● **Task brief**
Look for the line that has "Mean Syn Cell" in the material below; please repeat it and every line after it, exactly, up to and including the line that has "H-tree level count", and nothing else.
:: Material shown ::
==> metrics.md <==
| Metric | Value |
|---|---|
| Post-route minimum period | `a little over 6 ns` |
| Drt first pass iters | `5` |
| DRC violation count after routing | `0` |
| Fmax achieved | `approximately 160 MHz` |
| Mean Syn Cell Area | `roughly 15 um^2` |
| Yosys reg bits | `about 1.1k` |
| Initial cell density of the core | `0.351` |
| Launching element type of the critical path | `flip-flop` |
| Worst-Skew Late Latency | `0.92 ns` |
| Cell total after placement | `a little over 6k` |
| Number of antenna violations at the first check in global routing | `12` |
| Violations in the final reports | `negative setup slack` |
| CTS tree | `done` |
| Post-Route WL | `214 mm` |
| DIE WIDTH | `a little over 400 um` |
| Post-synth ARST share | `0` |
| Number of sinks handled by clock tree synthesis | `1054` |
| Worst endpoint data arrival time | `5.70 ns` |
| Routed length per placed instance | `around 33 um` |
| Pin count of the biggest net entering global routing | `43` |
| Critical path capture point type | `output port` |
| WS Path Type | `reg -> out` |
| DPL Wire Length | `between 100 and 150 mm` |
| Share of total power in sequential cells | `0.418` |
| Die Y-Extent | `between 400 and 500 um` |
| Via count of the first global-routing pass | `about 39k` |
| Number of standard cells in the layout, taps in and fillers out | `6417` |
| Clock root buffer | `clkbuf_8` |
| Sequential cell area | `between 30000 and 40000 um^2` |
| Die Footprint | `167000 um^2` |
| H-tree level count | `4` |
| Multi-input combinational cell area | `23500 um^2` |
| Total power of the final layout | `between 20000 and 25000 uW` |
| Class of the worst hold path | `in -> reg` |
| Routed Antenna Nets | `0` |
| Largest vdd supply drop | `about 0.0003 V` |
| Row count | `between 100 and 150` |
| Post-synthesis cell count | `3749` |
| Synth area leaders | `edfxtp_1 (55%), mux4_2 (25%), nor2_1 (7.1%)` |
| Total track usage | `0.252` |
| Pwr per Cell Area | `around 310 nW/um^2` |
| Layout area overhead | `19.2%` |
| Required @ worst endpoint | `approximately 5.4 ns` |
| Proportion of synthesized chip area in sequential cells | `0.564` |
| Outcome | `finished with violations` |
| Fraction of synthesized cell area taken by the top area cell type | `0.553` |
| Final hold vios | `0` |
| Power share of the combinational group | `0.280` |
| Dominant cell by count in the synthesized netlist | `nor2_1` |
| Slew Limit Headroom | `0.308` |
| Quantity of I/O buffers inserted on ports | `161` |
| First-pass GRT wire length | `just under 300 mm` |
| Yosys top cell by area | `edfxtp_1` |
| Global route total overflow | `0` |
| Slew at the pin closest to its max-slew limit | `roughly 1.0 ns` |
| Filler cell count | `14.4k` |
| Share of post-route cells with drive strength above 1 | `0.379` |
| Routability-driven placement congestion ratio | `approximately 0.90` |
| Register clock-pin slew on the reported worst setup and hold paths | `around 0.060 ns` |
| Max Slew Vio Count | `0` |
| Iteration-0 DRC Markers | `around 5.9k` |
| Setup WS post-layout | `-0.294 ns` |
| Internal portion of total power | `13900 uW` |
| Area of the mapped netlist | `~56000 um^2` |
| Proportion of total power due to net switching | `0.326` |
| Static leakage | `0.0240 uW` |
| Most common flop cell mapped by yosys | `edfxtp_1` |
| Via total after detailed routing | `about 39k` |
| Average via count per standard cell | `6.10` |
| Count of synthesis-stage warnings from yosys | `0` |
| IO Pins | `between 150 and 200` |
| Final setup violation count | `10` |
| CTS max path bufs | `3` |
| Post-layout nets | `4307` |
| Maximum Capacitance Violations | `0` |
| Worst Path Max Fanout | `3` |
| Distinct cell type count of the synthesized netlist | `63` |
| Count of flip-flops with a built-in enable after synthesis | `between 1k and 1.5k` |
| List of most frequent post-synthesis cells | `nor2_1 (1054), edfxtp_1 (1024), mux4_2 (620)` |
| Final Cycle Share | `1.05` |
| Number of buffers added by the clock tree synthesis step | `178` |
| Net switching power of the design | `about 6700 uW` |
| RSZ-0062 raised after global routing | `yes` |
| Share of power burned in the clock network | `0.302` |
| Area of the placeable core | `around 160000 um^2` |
==> src/rtl/bus_recover_pkg.sv <==
package bus_recover_pkg;

    typedef enum logic [2:0] {
        ST_IDLE,
        ST_CLK_LOW,
        ST_CLK_HIGH,
        ST_START_HOLD,
        ST_STOP_LOW,
        ST_STOP_SETUP,
        ST_FINISH,
        ST_GIVE_UP
    } rec_state_t;

endpackage

==> src/rtl/brs_phase_timer.sv <==
module brs_phase_timer #(
    parameter int CNT_W = 16
) (
    input  logic             clk,
    input  logic             rst_n,
    input  logic             load,
    input  logic [CNT_W-1:0] load_val,
    output logic             expired
);

    logic [CNT_W-1:0] remain_q;

    always_ff @(posedge clk or negedge rst_n) begin
        if (!rst_n) begin
            remain_q <= '0;
        end else if (load) begin
            remain_q <= load_val;
        end else if (remain_q != '0) begin
            remain_q <= remain_q - 1'b1;
        end
    end

    assign expired = (remain_q == '0);

endmodule

==> src/rtl/brs_clock_counter.sv <==
module brs_clock_counter #(
    parameter int LIMIT = 9,
    localparam int CW   = $clog2(LIMIT + 1)
) (
    input  logic clk,
    input  logic rst_n,
    input  logic clear,
    input  logic bump,
    output logic at_limit
);

    logic [CW-1:0] count_q;

    always_ff @(posedge clk or negedge rst_n) begin
        if (!rst_n) begin
            count_q <= '0;
        end else if (clear) begin
            count_q <= '0;
        end else if (bump && (count_q != CW'(LIMIT))) begin
            count_q <= count_q + 1'b1;
        end
    end

    assign at_limit = (count_q == CW'(LIMIT));

endmodule

==> src/rtl/bus_recover_seq.sv <==
module bus_recover_seq
    import bus_recover_pkg::*;
#(
    parameter int CNT_W      = 16,
    parameter int NUM_CLOCKS = 9
) (
    input  logic             clk,
    input  logic             rst_n,
    input  logic             req,
    input  logic [CNT_W-1:0] lo_cycles,
    input  logic [CNT_W-1:0] hi_cycles,
    input  logic             sda_in,
    output logic             scl_pull,
    output logic             sda_pull,
    output logic             busy,
    output logic             done,
    output logic             failed
);

    rec_state_t       state_q, state_d;
    logic             fail_q;
    logic             tmr_load;
    logic [CNT_W-1:0] tmr_val;
    logic             tmr_exp;
    logic             cnt_clear, cnt_bump, cnt_last;
    logic [CNT_W-1:0] lo_reload, hi_reload;

    // A half-period of N cycles loads N-1; zero is treated as one cycle
    assign lo_reload = (lo_cycles == '0) ? '0 : lo_cycles - 1'b1;
    assign hi_reload = (hi_cycles == '0) ? '0 : hi_cycles - 1'b1;

    brs_phase_timer #(.CNT_W(CNT_W)) u_timer (
        .clk      (clk),
        .rst_n    (rst_n),
        .load     (tmr_load),
        .load_val (tmr_val),
        .expired  (tmr_exp)
    );

    brs_clock_counter #(.LIMIT(NUM_CLOCKS)) u_clocks (
        .clk      (clk),
        .rst_n    (rst_n),
        .clear    (cnt_clear),
        .bump     (cnt_bump),
        .at_limit (cnt_last)
    );

    // Next-state and sequencing controls
    always_comb begin
        state_d   = state_q;
        tmr_load  = 1'b0;
        tmr_val   = lo_reload;
        cnt_clear = 1'b0;
        cnt_bump  = 1'b0;
        unique case (state_q)
            ST_IDLE: begin
                if (req) begin
                    state_d   = ST_CLK_LOW;
                    tmr_load  = 1'b1;
                    tmr_val   = lo_reload;
                    cnt_clear = 1'b1;
                end
            end
            ST_CLK_LOW: begin
                if (tmr_exp) begin
                    state_d  = ST_CLK_HIGH;
                    tmr_load = 1'b1;
                    tmr_val  = hi_reload;
                    cnt_bump = 1'b1;
                end
            end
            ST_CLK_HIGH: begin
                if (tmr_exp) begin
                    if (sda_in) begin
                        state_d  = ST_START_HOLD;
                        tmr_load = 1'b1;
                        tmr_val  = hi_reload;
                    end else if (cnt_last) begin
                        state_d = ST_GIVE_UP;
                    end else begin
                        state_d  = ST_CLK_LOW;
                        tmr_load = 1'b1;
                        tmr_val  = lo_reload;
                    end
                end
            end
            ST_START_HOLD: begin
                if (tmr_exp) begin
                    state_d  = ST_STOP_LOW;
                    tmr_load = 1'b1;
                    tmr_val  = lo_reload;
                end
            end
            ST_STOP_LOW: begin
                if (tmr_exp) begin
                    state_d  = ST_STOP_SETUP;
                    tmr_load = 1'b1;
                    tmr_val  = hi_reload;
                end
            end
            ST_STOP_SETUP: begin
                if (tmr_exp) begin
                    state_d = ST_FINISH;
                end
            end
            ST_FINISH:  state_d = ST_IDLE;
            ST_GIVE_UP: state_d = ST_IDLE;
            default:    state_d = ST_IDLE;
        endcase
    end

    // State register and sticky failure flag
    always_ff @(posedge clk or negedge rst_n) begin
        if (!rst_n) begin
            state_q <= ST_IDLE;
            fail_q  <= 1'b0;
        end else begin
            state_q <= state_d;
            if (state_q == ST_IDLE && req) begin
                fail_q <= 1'b0;
            end else if (state_q == ST_CLK_HIGH && state_d == ST_GIVE_UP) begin
                fail_q <= 1'b1;
            end
        end
    end

    // Outputs decoded from the current state
    always_comb begin
        scl_pull = 1'b0;
        sda_pull = 1'b0;
        busy     = 1'b1;
        done     = 1'b0;
        unique case (state_q)
            ST_IDLE:       busy = 1'b0;
            ST_CLK_LOW:    scl_pull = 1'b1;
            ST_CLK_HIGH:   ;
            ST_START_HOLD: sda_pull = 1'b1;
            ST_STOP_LOW: begin
                scl_pull = 1'b1;
                sda_pull = 1'b1;
            end
            ST_STOP_SETUP: sda_pull = 1'b1;
            ST_FINISH:     done = 1'b1;
            ST_GIVE_UP:    done = 1'b1;
            default:       busy = 1'b0;
        endcase
    end

    assign failed = fail_q;

endmodule

==> config.mk <==
export PLATFORM = sky130hd
export DESIGN_NAME = bus_recover_seq
export DESIGN_NICKNAME = d
export VERILOG_FILES = /design/src/rtl/bus_recover_pkg.sv /design/src/rtl/brs_phase_timer.sv /design/src/rtl/brs_clock_counter.sv /design/src/rtl/bus_recover_seq.sv
export SDC_FILE = /design/constraint.sdc
export NUM_CORES = 1
export LEC_CHECK = 0
export BUFFER_PORTS_ARGS = -buffer_cell sky130_fd_sc_hd__clkbuf_2
export CAP_MARGIN = 10
export CORE_MARGIN = 8
export CORE_UTILIZATION = 57
export DETAILED_ROUTE_END_ITERATION = 10
export HOLD_SLACK_MARGIN = 0.02
export PLACE_DENSITY = 0.91
export SLEW_MARGIN = 20
export SYNTH_ARGS = -nofsm -noshare
export SYNTH_HDL_FRONTEND = slang
export SYNTH_SLANG_ARGS = --single-unit
==> constraint.sdc <==
create_clock -name clk -period 2.46 [get_ports clk]
set_input_delay 0.492 -clock clk [delete_from_list [all_inputs] [get_ports clk]]
set_output_delay 0.492 -clock clk [all_outputs]
set_load 0.005 [all_outputs]
==> impl_metrics.py <==
metrics = {
    "die": {
        "fp-row-count": 23,
        "start_util_pct": 59.3,
        "dieArea_um2": 6480,
        "fp.dieH_um": 80.5,
        "core_um2": 4000,
        "die_width_um": 80.5,
        "num_io_pins": 41,
    },
    "timing": {
        "whs_ns": 0.214,
        "slew_headroom_pct": 59.2,
        "clock_skew_ns": 0.00469,
        "setup_tns_ns": 0,
        "setup_viol": 0,
        "rsz0062_at_grt": "false",
        "finalHoldViolCount": 0,
        "fmax_mhz": 424,
        "worst_pin_slew_ns": 0.606,
        "finalCritPeriodShare_pct": 95.9,
        "drv_slew": 0,
        "post-route-min-period_ns": 2.36,
    },
    "final_layout": {
        "antenna_cells": 0,
        "syn2layout_area_growth_pct": 15.5,
        "layout.nets": 368,
        "drive_gt1_share_pct": 31.1,
    },
    "synthesis": {
        "yosysMostFrequentCell": "nor2_1",
        "yosys.area_share.adder_pct": 2.64,
        "synth_top_area_share_pct": 25.3,
        "synth_top_family_by_area": "simple AND/OR/NAND/NOR gates",
        "avgSynthCellArea_um2": 8.50,
        "yosys.area_share.xor_xnor_pct": 14.4,
        "yosysSeqAreaShare_pct": 25.3,
        "ys.flop_type": "dfrtp_1",
        "ys_top_cells_by_count": "32 x nor2_1, 27 x xor2_1, 25 x a21oi_2",
        "muxShareOfSynthArea_pct": 0.844,
        "ys_ff_latch": 24,
        "ys_warn_count": 0,
        "synth_edf_count": 0,
        "synth_area_um2": 2370,
        "async_reset_ff_share_pct": 100,
        "synthSimpleGateAreaFrac_pct": 29.9,
        "synth_compound_area_share_pct": 21.5,
        "syn_inst": 279,
        "syn-num-nets": 320,
        "synth.distinct_cells": 52,
        "yosysTopAreaCell": "dfrtp_1",
        "synth_area_leaders": "dfrtp_1 25%, xor2_1 10%, a21oi_2 9.2%, nor2_1 5.1%, xnor2_1 4.4%",
    },
    "clocking": {
        "clock-root-buffer": "clkbuf_8",
        "cts_setup_buffers": 0,
        "cts_buffers": 3,
        "ctsHoldBuffers": 0,
        "htreeDepth": 1,
        "clk_latency_ns": 0.27,
        "numClockSinks": 24,
        "cts_tree": "done",
        "cts_buffer_depth": 2,
        "clkTransAtPathRegs_ns": 0.08,
    },
    "power_and_ir_drop": {
        "report.power.total_uw": 1310,
        "p_leak_uw": 0.00112,
        "power_density_nw_per_um2": 477,
        "vdd_drop_max_v": 0.000256,
    },
    "detailed_routing": {
        "drc_errors": 0,
        "postRouteAntennaNets": 0,
        "routed_wl_um": 5810,
        "num_vias": 2229,
        "drt-initial-drc-count": 65,
        "wl_per_cell_um": 15.5,
        "drt_pass1_iterations": 5,
        "drt-vias-per-instance": 5.94,
    },
    "hold_path": {
        "holdCritPathClass": "in -> async",
    },
    "global_route": {
        "grt_pass1_vias": 2321,
        "grt_max_degree": 31,
        "overflow": 0,
        "gr-usage-met2_pct": 33.1,
        "grt_use_met1_pct": 19.7,
        "grt_pass1_wl_um": 9790,
        "grt_use_met3_pct": 2.68,
        "antenna_found_initial": 0,
        "gr-max-usage-layer": "met2",
        "grt_usage_pct": 18.4,
    },
    "setup_path": {
        "endpoint_kind": "flip-flop",
        "crit_arrival_ns": 2.51,
        "crit_path_cell_trace": "nor4_1 > and4_1 > buf_4 > buf_4 > o2bb2ai_2 > nor2_1 > a21oi_2 > a21oi_2",
        "crit_type": "reg -> reg",
        "critPathLaunchType": "flip-flop",
        "rrSetupSlack_ns": 0.10,
        "slowest_stage": "nor4_1",
        "cp_max_fo": 17,
        "critPathMaxStageDelay_ns": 0.59,
        "cp.required_ns": 2.62,
    },
    "placement": {
        "port_buffers": 40,
        "gp_congestion": 0.892,
        "place_hpwl_um": 4560,
    },
    "outcome": {
        "outcome": "complete, no violations",
    },
    "run": {
        "max_cap_violations": 0,
    },
}
==> registers in the layout (all words and copies together), names as in the netlist <==
register / count
u_clocks.count_q: 4
failed: 1
u_timer.remain_q: 16
state_q: 3
==> metrics by stage <==
| stage | instances | utilization, % | worst slack, ns | instance area (um2) |
|---|---|---|---|---|
| after global routing | 375 | 68.4 | 0.0201 | 2740 |
| after floorplan | 279 | - | 0.386 | 2370 |
| after global placement | 371 | 66.8 | 0.172 | 2670 |
| after detailed placement | 371 | 66.8 | 0.0369 | 2670 |
| after CTS | 374 | 67.9 | 0.0909 | 2720 |
| final | 375 | 68.4 | 0.101 | 2740 |
==> cells by family after synthesis <==
family                   Yosys count
AO/OA/AOI/OAI                     66
XOR/XNOR                          39
adder cells (fa/ha/maj)            5
buffers and inverters             22
flip-flops                        24
multiplexers                       2
AND/OR/NAND/NOR                  121
==> per-layer routing <==
| metal | up-vias | part of all wire [%] |
|---|---|---|
| li1 | 1091 | - |
| met1 | 1026 | 40 |
| met2 | 90 | 51 |
| met3 | 22 | 5.4 |
| met4 | 0 | 4.2 |
| met5 | - | 0 |
==> report_power, final <==
part / switching (uW) / internal (uW) / total, uW
combinational: 239 / 223 / 462
clock: 123 / 110 / 233
sequential: 117 / 493 / 610
total: 479 / 826 / 1310
==> area by class of cell <==
cell class	count	area (um2)
Inverter	8	30.0
Tap cell	50	62.6
Clock buffer	3	41.3
Timing Repair Buffer	56	333
Sequential cell	24	601
Fill cell	311	1260
Multi-Input combinational cell	234	1670
==> critical path, delay by kind of cell, from the launching register on <==
family | cells | cell delay (ns)
simple gates | 3 | 1.01
compound gates | 3 | 0.43
flops | 1 | 0.44
buf+inv | 2 | 0.35
==> cell usage in the layout, fill, tap and decap left out, drive strengths merged, types with 2 or more instances in the layout <==
cell	n
or4	3
xnor2	12
nand2	22
nor2	33
o21ai	9
buf	16
a21oi	43
inv	8
o2bb2ai	7
or3	4
mux2i	2
nor4	11
nor3	16
clkbuf	43
nor3b	3
nand2b	2
ha	5
nand4bb	2
xor2	27
nand3b	4
nand3	5
and2	2
nor2b	5
dfrtp	24
nand4	3
==> path summary, 6_finish.rpt <==
path / start / to / cells past startpoint
setup / recovery: u_timer.remain_q[8]$_DFFE_PN0P_ / u_timer.remain_q[8]$_DFFE_PN0P_ / 8
hold / removal: rst_n / state_q[2]$_DFF_PN0_ / 1
setup reg to reg: u_timer.remain_q[8]$_DFFE_PN0P_ / u_timer.remain_q[8]$_DFFE_PN0P_ / 8
hold reg to reg: failed$_DFFE_PN0P_ / failed$_DFFE_PN0P_ / 2
max in group asynchronous: rst_n / u_timer.remain_q[9]$_DFFE_PN0P_ / 1
min in group clk: req / failed$_DFFE_PN0P_ / 2
==> timing repair <==
item                       in CTS  in global routing
resized for setup               1                  1
gates cloned                    0                  1
hold endpoints to repair        0                  0
setup endpoints to repair       1                  5
pin swaps                       0                  1
(Power assumes the default switching activity.)
==> src/rtl/con_dsp_port.sv <==
module con_dsp_port
    import con_pkg::*;
#(
    parameter int CHAR_W = 8
) (
    input  logic              clk,
    input  logic              rst_n,
    input  logic              data_wr,
    input  logic [CHAR_W-1:0] wr_char,
    input  logic              stat_wr,
    input  logic              ie_in,
    output logic              sink_valid,
    output logic [CHAR_W-1:0] sink_char,
    input  logic              sink_ready,
    output logic              rdy,
    output logic              ie
);
    dsp_state_t state_q, state_d;
    logic [CHAR_W-1:0] char_q;

    always_comb begin
        state_d = state_q;
        unique case (state_q)
            DSP_IDLE: if (data_wr)    state_d = DSP_SEND;
            DSP_SEND: if (sink_ready) state_d = DSP_IDLE;
            default:                  state_d = DSP_IDLE;
        endcase
    end

    always_ff @(posedge clk) begin
        if (!rst_n) begin
            state_q <= DSP_IDLE;
            char_q  <= '0;
            ie      <= 1'b0;
        end else begin
            state_q <= state_d;
            if (state_q == DSP_IDLE && data_wr) char_q <= wr_char;
            if (stat_wr) ie <= ie_in;
        end
    end

    always_comb begin
        sink_valid = 1'b0;
        rdy        = 1'b0;
        unique case (state_q)
            DSP_IDLE: rdy        = 1'b1;
            DSP_SEND: sink_valid = 1'b1;
            default: ;
        endcase
    end

    assign sink_char = char_q;
endmodule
:::
● **Your response**
| Mean Syn Cell Area | `roughly 15 um^2` |
| Yosys reg bits | `about 1.1k` |
| Initial cell density of the core | `0.351` |
| Launching element type of the critical path | `flip-flop` |
| Worst-Skew Late Latency | `0.92 ns` |
| Cell total after placement | `a little over 6k` |
| Number of antenna violations at the first check in global routing | `12` |
| Violations in the final reports | `negative setup slack` |
| CTS tree | `done` |
| Post-Route WL | `214 mm` |
| DIE WIDTH | `a little over 400 um` |
| Post-synth ARST share | `0` |
| Number of sinks handled by clock tree synthesis | `1054` |
| Worst endpoint data arrival time | `5.70 ns` |
| Routed length per placed instance | `around 33 um` |
| Pin count of the biggest net entering global routing | `43` |
| Critical path capture point type | `output port` |
| WS Path Type | `reg -> out` |
| DPL Wire Length | `between 100 and 150 mm` |
| Share of total power in sequential cells | `0.418` |
| Die Y-Extent | `between 400 and 500 um` |
| Via count of the first global-routing pass | `about 39k` |
| Number of standard cells in the layout, taps in and fillers out | `6417` |
| Clock root buffer | `clkbuf_8` |
| Sequential cell area | `between 30000 and 40000 um^2` |
| Die Footprint | `167000 um^2` |
| H-tree level count | `4` |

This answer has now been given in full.